Because of the mountain altitude of Mr. Ridley’s expanse, this was indeed a hell that froze over. They spent every day beneath every possible layer of weather cataloging and salvaging parts instead of learning from him, the illustrious Mr. Ridley, their respected mentor.

Most of them lasted only a season or two, but Mr. Ridley didn’t particularly care. It was this quality of indifference that led him to become ‘Mr.’ Ridley. He was only about twenty-six to begin with, but had the focused eyes of a man whom you addressed as ‘sir’, and a vaguely disinterested demeanor that impelled you to keep doing so.

The mine failed, the land sold to some holding company or nameless institution, and as cars changed into new kinds of machines that were more computers than clockwork, people stopped making the journey all the way out to see him, despite his keen and fairly priced work. In his own words, he refused to work on “any car that was smarter than he was,” and he would further explain that he was a machinist, not a psychologist.

Eventually, Mr. Ridley moved back to the city, where he got married, bought a house, and lived casually. He didn’t sell the land, as he didn’t need to; he had money. He figured land was more valuable than money anyway, and so left it where it was, with the deeds tucked away in some forgotten box in his suburban basement.

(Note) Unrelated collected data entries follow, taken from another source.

## config.mk

```make
export PLATFORM = sky130hd
export DESIGN_NAME = fifo_stream_reader
export DESIGN_NICKNAME = d
export VERILOG_FILES = /design/src/rtl/fifo_stream_reader.sv
export SDC_FILE = /design/constraint.sdc
export NUM_CORES = 1
export LEC_CHECK = 0
export ABC_AREA = 0
export CAP_MARGIN = 20
export CORE_MARGIN = 2
export CORE_UTILIZATION = 35
export CTS_CLUSTER_SIZE = 14
export DETAILED_ROUTE_END_ITERATION = 16
export DONT_BUFFER_PORTS = 1
export GPL_TIMING_DRIVEN = 0
export HOLD_SLACK_MARGIN = 0.08
export PLACE_DENSITY = 0.5
export SLEW_MARGIN = 10
export SYNTH_ARGS = -nofsm -noshare
export SYNTH_HDL_FRONTEND = slang
export SYNTH_SLANG_ARGS = --single-unit
```

## constraint.sdc

```tcl
create_clock -name clk -period 4.25 [get_ports clk]
set_input_delay 0.425 -clock clk [delete_from_list [all_inputs] [get_ports clk]]
set_output_delay 0.425 -clock clk [all_outputs]
set_load 0.005 [all_outputs]
```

At one point, another parcel of land just adjacent to his was sold to an actor, who built a reclusive cabin in the woods. Mr. Ridley never betrayed his neighbor’s mountain getaway to anyone, liking the idea that he was keeping a movie-star buddy’s secret for him. He didn’t need anyone to know that he knew, either. In truth, he was the sort of man who didn’t really need much, especially not attention. He lived a life of having enough to keep him happy and all was as it should be.

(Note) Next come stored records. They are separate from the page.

$ cat config.mk
export PLATFORM = sky130hd
export DESIGN_NAME = stream_reduce_unit
export DESIGN_NICKNAME = d
export VERILOG_FILES = /design/src/rtl/stream_reduce_unit.sv
export SDC_FILE = /design/constraint.sdc
export NUM_CORES = 1
export LEC_CHECK = 0
export ABC_CLOCK_PERIOD_IN_PS = 3300
export CAP_MARGIN = 25
export CELL_PAD_IN_SITES_DETAIL_PLACEMENT = 1
export CELL_PAD_IN_SITES_GLOBAL_PLACEMENT = 1
export CORE_MARGIN = 1.5
export CORE_UTILIZATION = 41
export DETAILED_ROUTE_END_ITERATION = 16
export PLACE_DENSITY_LB_ADDON = 0.1
export RECOVER_POWER = 50
export SLEW_MARGIN = 20
export SYNTH_ARGS = -nofsm -noshare
export SYNTH_HDL_FRONTEND = slang
export SYNTH_SLANG_ARGS = --single-unit
$ cat constraint.sdc
create_clock -name clk -period 3.3 [get_ports clk]
set_input_delay 0.33 -clock clk [delete_from_list [all_inputs] [get_ports clk]]
set_output_delay 0.33 -clock clk [all_outputs]
set_load 0.03 [all_outputs]
$ cat src/rtl/stream_reduce_unit.sv
// Sequential bitwise reduction unit: collects PORT_NUM operands over a valid/ready
// stream, folds them with AND/OR/XOR/XNOR and presents the vector and scalar result.
module stream_reduce_unit #(
    parameter int PORT_NUM = 8,
    parameter int WIDTH    = 8
) (
    input  logic             clk,
    input  logic             reset,
    input  logic [1:0]       mode,
    input  logic             in_valid,
    output logic             in_ready,
    input  logic [WIDTH-1:0] in_data,
    output logic             out_valid,
    input  logic             out_ready,
    output logic [WIDTH-1:0] out_vec,
    output logic             out_bit,
    output logic             busy
);

    localparam int CNT_W = $clog2(PORT_NUM + 1);
    localparam logic [CNT_W-1:0] LAST_CNT = CNT_W'(PORT_NUM - 1);

    typedef enum logic [1:0] {
        IDLE  = 2'b00,
        ACCUM = 2'b01,
        DONE  = 2'b10
    } state_t;

    state_t           state;
    logic [WIDTH-1:0] acc;
    logic [CNT_W-1:0] cnt;
    logic [1:0]       mode_r;

    // XNOR folds like XOR; the inversion is applied only when presenting the result.
    function automatic logic [WIDTH-1:0] fold(input logic [1:0] m,
                                              input logic [WIDTH-1:0] a,
                                              input logic [WIDTH-1:0] b);
        case (m)
            2'b00:   fold = a & b;
            2'b01:   fold = a | b;
            default: fold = a ^ b;
        endcase
    endfunction

    always_ff @(posedge clk) begin
        if (reset) begin
            state     <= IDLE;
            acc       <= '0;
            cnt       <= '0;
            mode_r    <= 2'b00;
            out_valid <= 1'b0;
            in_ready  <= 1'b1;
            busy      <= 1'b0;
        end else begin
            case (state)
                IDLE: begin
                    if (in_valid && in_ready) begin
                        acc    <= in_data;
                        mode_r <= mode;
                        cnt    <= CNT_W'(1);
                        busy   <= 1'b1;
                        if (PORT_NUM == 1) begin
                            state     <= DONE;
                            out_valid <= 1'b1;
                            in_ready  <= 1'b0;
                        end else begin
                            state <= ACCUM;
                        end
                    end
                end
                ACCUM: begin
                    if (in_valid && in_ready) begin
                        acc <= fold(mode_r, acc, in_data);
                        cnt <= cnt + CNT_W'(1);
                        if (cnt == LAST_CNT) begin
                            state     <= DONE;
                            out_valid <= 1'b1;
                            in_ready  <= 1'b0;
                        end
                    end
                end
                DONE: begin
                    if (out_valid && out_ready) begin
                        state     <= IDLE;
                        out_valid <= 1'b0;
                        in_ready  <= 1'b1;
                        busy      <= 1'b0;
                    end
                end
                default: begin
                    state     <= IDLE;
                    out_valid <= 1'b0;
                    in_ready  <= 1'b1;
                    busy      <= 1'b0;
                end
            endcase
        end
    end

    // Results come purely from registered state, so nothing ripples from in_data.
    always_comb begin
        out_vec = acc;
        out_bit = 1'b0;
        case (mode_r)
            2'b00: out_bit = &acc;
            2'b01: out_bit = |acc;
            2'b10: out_bit = ^acc;
            2'b11: begin
                out_vec = ~acc;
                out_bit = ~(^acc);
            end
            default: out_bit = 1'b0;
        endcase
    end

endmodule

==> reports/results.ini, run 1 <==
[outcome]
status = completed

[drt]
drt_iter0_drc = 56
route.detailed.wl_per_inst_microns = 15.5
viasPerCell = 5.30
drcViolationCount = 0
drt-total-wl_mm = 3.91
route.vias.total = 1341
ant_nets = 0
drt_first_pass_iters = 4

[global_routing]
grt.overflow.total = 0
busiest_layer = met2
grt_max_degree = 20
grt_pass1_wl_mm = 6.84
met1_usage_pct = 28.6
antenna_found_initial = 0
grtUsageTotal_pct = 21.5
first_global_vias = 1426
gr-usage-met2_pct = 36.6
use_met3_pct = 2.52

[clock_network]
h-tree-depth = 1
cts_root_buffer = clkbuf_4
cts_sinks = 19
cts_buffer_depth = 2
cts_tree = done
cts_resized = 0
worstSkewPairLatency_ps = 320
ctsHoldBuffers = 0
numCtsBuffers = 3
postCtsSetupBuffers = 0
clk_pin_slew_worst_paths_ps = 120

[logic_synthesis]
synth-seq-cells = 19
synth.largest_area_cell = dfxtp_1
async_flop_share_pct = 0
synthTopCellsByArea = dfxtp_1, ha_1, nand2_1
syn-num-nets = 224
synthFlopType = dfxtp_1
ys_seq_area_share_pct = 26.0
syn_inst = 185
synth_top_area_share_pct = 26.0
synth_edf_count = 0
syn_area_sq_mm = 0.00146
synth.distinct_cells = 28
syn_avg_cell_area_sq_um = 7.90
synth_warnings = 0

[timing]
tns_ps = 0
setup_viol = 0
skew_ps = 6.51
final-max-slew-violation-count = 0
fmax_ghz = 0.360
fin_crit_sh_pct = 84.1
hold_viol = 0
worst_pin_slew_ps = 895
rsz0062_at_grt = no
slew-limit-headroom_pct = 40.2
fin_crit_ps = 2780

[pwr]
power_switching_share_pct = 35.8
p_int_w = 0.000377
p_sw_w = 0.000211
comb_power_share_pct = 33.8
seqPwrFrac_pct = 43.9
power.leakage_nw = 0.726
power_w = 0.000588
power_density_mw_per_mm2 = 331
peakVddDrop_uv = 155
clock_power_share_pct = 22.3

[placed_design]
io_buffers = 25
hpwlAfterDp_mm = 2.84
placed_area_sq_mm = 0.00175
place.gp.congestion = 0.833

[finish]
drive_gt1_share_pct = 3.86
fin_util_pct = 52.3
syn_to_final_growth_pct = 21.4
antenna_cells = 0
fillers = 422
nets = 247
final_cell_mix = nand2_1, ha_1, clkdlybuf4s50_1
design_area_sq_mm = 0.00177

[die]
die_w_microns = 62.7
core_sq_mm = 0.00339
die_height_microns = 62.7
start_util_pct = 43.1
rows = 21
ios = 26
dieArea_sq_mm = 0.00393

[worst_setup_path]
r2r_start = state[1]$_SDFFE_PP0P_
crit_path_cell_trace = inv_1, ha_1, xnor2_1, xnor2_1, a21oi_1, nand2b_1, clkdlybuf4s50_1
cpLargestDelayFamily = buffers and inverters
timing.rr.end = acc[3]$_SDFFE_PP0P_
crit_top_cell = xnor2_1
end_kind = primary output
worstPathArrival_ps = 2450
crit_buf_inv = 2
max_stage_delay_ps = 670
path_class = flip-flop to primary output
slowest_stage = clkdlybuf4s50_1
crit_fanout = 5
startpoint_type = flip-flop
cp.required_ps = 2970
regToRegSetupSlack_ps = 1640
worstRegToRegCells = 4

[worst_hold_path]
hold_end = out_valid$_SDFFE_PP0P_
min_from = out_valid$_SDFFE_PP0P_
hold_class = flip-flop to flip-flop
hold_path_depth = 2

[job]
maxCapViolCount = 0

-- worst max path at each step --
| stage | from | endpoint | slack, ps | cells after the start |
|---|---|---|---|---|
| 6_report | acc[6]$_SDFFE_PP0P_ | out_bit | 520 | 7 |
| 5_1_grt | acc[2]$_SDFFE_PP0P_ | out_bit | 380 | 7 |
| 4_1_cts | acc[6]$_SDFFE_PP0P_ | out_bit | 520 | 7 |
| 3_5_place_dp | acc[6]$_SDFFE_PP0P_ | out_bit | 890 | 7 |
| 3_3_place_gp | acc[6]$_SDFFE_PP0P_ | out_bit | 910 | 7 |
| 2_1_floorplan | acc[2]$_SDFFE_PP0P_ | out_bit | 1520 | 6 |
-- logic make-up (layout without fill, tap and decap cells) --
kind of cell	Yosys count	count (layout)	share of synthesized area, %
xor gates and xnor gates	11	11	6.59
buffers and inverters	28	50	7.88
adders and majority gates	25	25	21.4
AOI/OAI and AO/OA	46	46	20.5
and+or+nand+nor	56	56	17.6
DFF	19	19	26.0
-- metrics by stage --
stage | hold slack, ps | worst slack, ps | instances
2_1_floorplan | 449 | 1520 | 185
3_3_place_gp | 457 | 908 | 249
3_5_place_dp | 470 | 889 | 249
4_1_cts | 490 | 515 | 253
5_1_grt | 506 | 381 | 253
6_report | 486 | 524 | 253
-- layer usage --
metal | share of wire, % | vias to the layer above
li1 | - | 676
met1 | 48 | 628
met2 | 47 | 32
met3 | 3.2 | 5
met4 | 1.2 | 0
met5 | 0 | -
-- synth_stat cells (all sizes together) (6+ instances only) --
library cell  instances
xnor2                10
inv                  17
o221ai                6
a211oi                6
nand2b                8
o21ai                 6
nor2                 12
dfxtp                19
a21oi                16
buf                   8
nand2                26
ha                   25
-- power groups by stage --
| stage | registers [W] | clock network, W | logic, W |
|---|---|---|---|
| after global routing | 0.000261 | 0.000144 | 0.000221 |
| after detailed placement | 0.000264 | 0 | 0.000200 |
| after floorplan | 0.000260 | 0 | 0.000129 |
| after CTS | 0.000258 | 0.000133 | 0.000201 |
| after global placement | 0.000262 | 0 | 0.000192 |
| final | 0.000258 | 0.000131 | 0.000199 |
-- layout make-up --
cell class	instances	area (sq um)	area share, %
clock buffer	4	26.3	1.48
timing repair buffer	29	280	15.8
inverter	17	63.8	3.60
tap	46	57.6	3.24
sequential	19	380	21.4
multi-input combinational	138	966	54.4
-- sequential cells by signal (all words and copies together) (netlist names) --
register   flops
state          2
out_valid      1
mode_r         2
cnt            4
acc            8
busy           1
in_ready       1
-- worst reg2reg max path: cells and delay by family (launching register included) --
family | cells | cell delay (ps)
AND/OR/NAND/NOR | 2 | 850
flip-flops | 1 | 360
AO/OA/AOI/OAI | 2 | 320
Power figures use the tool's default switching activity.
==> inputs of run 2 (changes only) <==
Settings changed: ABC_CLOCK_PERIOD_IN_PS 3300 to 2650, CORE_UTILIZATION 41 to 38.
Clock period 3.3 ns to 2.65 ns, I/O delays scaled along.
==> run 2 against run 1 <==
Cell count increased by 2.4%. Register-to-register slack worse by 810 ps. Combinational power grew 25%. Utilization shrank 3.1 points. Critical path type unchanged. Sequential power rose by 25%. Wire length down 0.69%. Clock-buffer cell count down 1. Sequential share of layout area down 0.52 points. Global-route usage down 1.5 points. Via count rose by 2.4%. Critical endpoint is now out_vec[7]. Flip-flop and latch count is the same. Cell area increased by 2.5%.
==> reports/results.ini, run 2 (synthesized netlist as in run 1, its figures left out) <==
[outcome]
status = completed

[die]
ios = 26
die_height_microns = 65.0
rows = 22
start_util_pct = 39.6
dieArea_sq_mm = 0.00423
core_sq_mm = 0.00369
die_w_microns = 65.0

[clock_network]
cts_root_buffer = clkbuf_8
numCtsBuffers = 3
worstSkewPairLatency_ps = 260
cts_sinks = 19
cts_tree = done
clk_pin_slew_worst_paths_ps = 70
h-tree-depth = 1
cts_buffer_depth = 2

[pwr]
p_int_w = 0.000517
seqPwrFrac_pct = 41.6
power.leakage_nw = 0.758
power_switching_share_pct = 33.2
clock_power_share_pct = 26.3
comb_power_share_pct = 32.2
peakVddDrop_uv = 283
p_sw_w = 0.000257
power_density_mw_per_mm2 = 426

[timing]
fmax_ghz = 0.427
skew_ps = 0.897
timing.final.ws_setup_ps = 306
tns_ps = 0
final-max-slew-violation-count = 0
slew-limit-headroom_pct = 50.0
fin_crit_ps = 2340
hold_ws_ps = 483
fin_crit_sh_pct = 88.5
hold_viol = 0
rsz0062_at_grt = no
worst_pin_slew_ps = 748
setup_viol = 0

[placed_design]
hpwlAfterDp_mm = 2.96
place.gp.congestion = 0.878
placed_area_sq_mm = 0.00178
io_buffers = 25
dp_worst_setup_slack_ps = 320

[worst_setup_path]
regToRegSetupSlack_ps = 830
cp.required_ps = 2380
critPathLaunch = mode_r[1]$_SDFFE_PP0P_
startpoint_type = flip-flop
crit_buf_inv = 1
slowest_stage = clkdlybuf4s50_1
path_class = flip-flop to primary output
timing.rr.end = acc[0]$_SDFFE_PP0P_
r2r_start = mode_r[0]$_SDFFE_PP0P_
cpLargestDelayFamily = buffers and inverters
crit_path_cell_trace = nand2_2, xnor2_1, clkdlybuf4s50_1
worstRegToRegCells = 5
worstPathArrival_ps = 2080
path_depth = 3
cp-endpoint = out_vec[7]
end_kind = primary output
crit_fanout = 12
max_stage_delay_ps = 700

[worst_hold_path]
hold_class = flip-flop to flip-flop

[drt]
wl_met1_mm = 1.72
viasPerCell = 5.30
drt_iter0_drc = 43
route.vias.total = 1373
routed.top_layer = met4
wl_met3_microns = 91
ant_nets = 0
met2_wirelength_mm = 2.04
drcViolationCount = 0
route.detailed.wl_per_inst_microns = 15.0
drt-total-wl_mm = 3.89
drt_first_pass_iters = 4

[global_routing]
grtUsageTotal_pct = 20.1
grt_max_degree = 20
grt_pass1_wl_mm = 6.49
first_global_vias = 1420
grt.overflow.total = 0
antenna_found_initial = 0

[finish]
fillers = 470
largest_reg_flops = 8
drive_gt1_share_pct = 4.74
design_area_sq_mm = 0.00182
fin_util_pct = 49.3
nets = 251
reg_top3 = acc: 8 flops, cnt: 4 flops
largest-register = acc
final_cell_mix = nand2_1, ha_1, clkdlybuf4s50_1
antenna_cells = 0
syn_to_final_growth_pct = 24.4

[job]
maxCapViolCount = 0

run 2: stage by stage:
stage          power, W  std cells
5_1_grt        0.000831        259
6_report       0.000775        259
3_5_place_dp   0.000583        255
4_1_cts        0.000794        259
3_3_place_gp   0.000572        255
2_1_floorplan  0.000485        185
run 2: worst min path at each step:
stage	startpoint	end	slack [ps]	cells after the start
floorplan	mode[0]	mode_r[0]$_SDFFE_PP0P_	400	2
CTS	cnt[1]$_SDFFE_PP0P_	cnt[1]$_SDFFE_PP0P_	490	2
global placement	cnt[1]$_SDFFE_PP0P_	cnt[1]$_SDFFE_PP0P_	460	2
detailed placement	cnt[1]$_SDFFE_PP0P_	cnt[1]$_SDFFE_PP0P_	480	2
finish	cnt[1]$_SDFFE_PP0P_	cnt[1]$_SDFFE_PP0P_	480	2
global route	out_valid$_SDFFE_PP0P_	out_valid$_SDFFE_PP0P_	510	2
run 2: final cells by class:
cell class / instances / area (sq um) / area share (%)
clock inverters: 1 / 5.00 / 0.275
multi-input cells: 138 / 966 / 53.1
inverters: 17 / 63.8 / 3.51
flip-flops and latches: 19 / 380 / 20.9
repair buffers: 33 / 302 / 16.6
well taps: 48 / 60.1 / 3.30
clock buffers: 3 / 41.3 / 2.27
run 2: power by group through the flow:
stage | registers [W] | logic, W | clock network [W]
4_1_cts | 0.000322 | 0.000256 | 0.000216
5_1_grt | 0.000325 | 0.000276 | 0.000230
2_1_floorplan | 0.000324 | 0.000161 | 0
3_3_place_gp | 0.000327 | 0.000245 | 0
6_report | 0.000322 | 0.000249 | 0.000203
3_5_place_dp | 0.000329 | 0.000254 | 0
run 2: worst reg2reg max path: stages (launching register included):
cell and delay (ps):
dfxtp_1 520, clkbuf_1 450, inv_1 160, o21ai_0 240, o211ai_1 110, a221oi_1 240
run 2: per-layer routing:
layer,vias up,track usage [%]
li1,680,-
met3,4,3.65
met2,17,38.4
met1,672,22.8
met4,0,4.69
met5,-,0
run 2: timing repair:
item                       4_1_cts  5_1_grt
hold buffers                     0        0
setup buffers                    0        0
setup endpoints to repair        0        1
gates resized for setup          0        1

The valley, half wild, half inhabited by the rubble discarded by humanity, was fortunate to be shrouded in mountain forest that stretched for hundreds of miles both north and south of the valley. And further hidden by the ocean on the west and the almost endless desert flatlands of the east.

This valley forest was untamed, formidable, and where the story about these children takes place. Though first, it starts with Mr. Ridley’s workshop, which also came to have a name; Audrey’s Castle, kindly forgotten and placed far away from the cities, and the catastrophes yet unmentioned.

To begin with, you were driving a car, though only for the sake of explanation. You would not be driving your car anymore, nor would there be a job for you in the machine city at the edge of the foothills. Should you travel the mountain road now, you would be doing so very carefully, most likely on foot so as to remain unseen. This is later, by the way, many years after Mr. Ridley left his workshop. You would be older, and your retirement would have probably come by now, though your pension isn’t in the mail. All of the make-believe riches of the world have vanished so utterly that it is as if they never existed at all. The city is still there, in the way that those things take a while to disappear entirely, but the spirit of indestructibility is gone. All that remains of what we made to last forever are shells, husks, exoskeletons, and pockets of things that appear without purpose, scattered across your country and perhaps in others. Your television is long gone as well, sadly, because that might have explained to you how you’d come to find yourself in such an abysmal place, void of human expression. All you would know now, in these times, is to run from those who would do you harm. And if you were given the chance when the world was set on fire, to remake things from the ashes and useless bits that remained, where would you begin? For Mr. Ridley, it began over thirty years ago, in the only place he could think of that stood untouched by the calamity. The junkyard, and a workshop that would become a castle.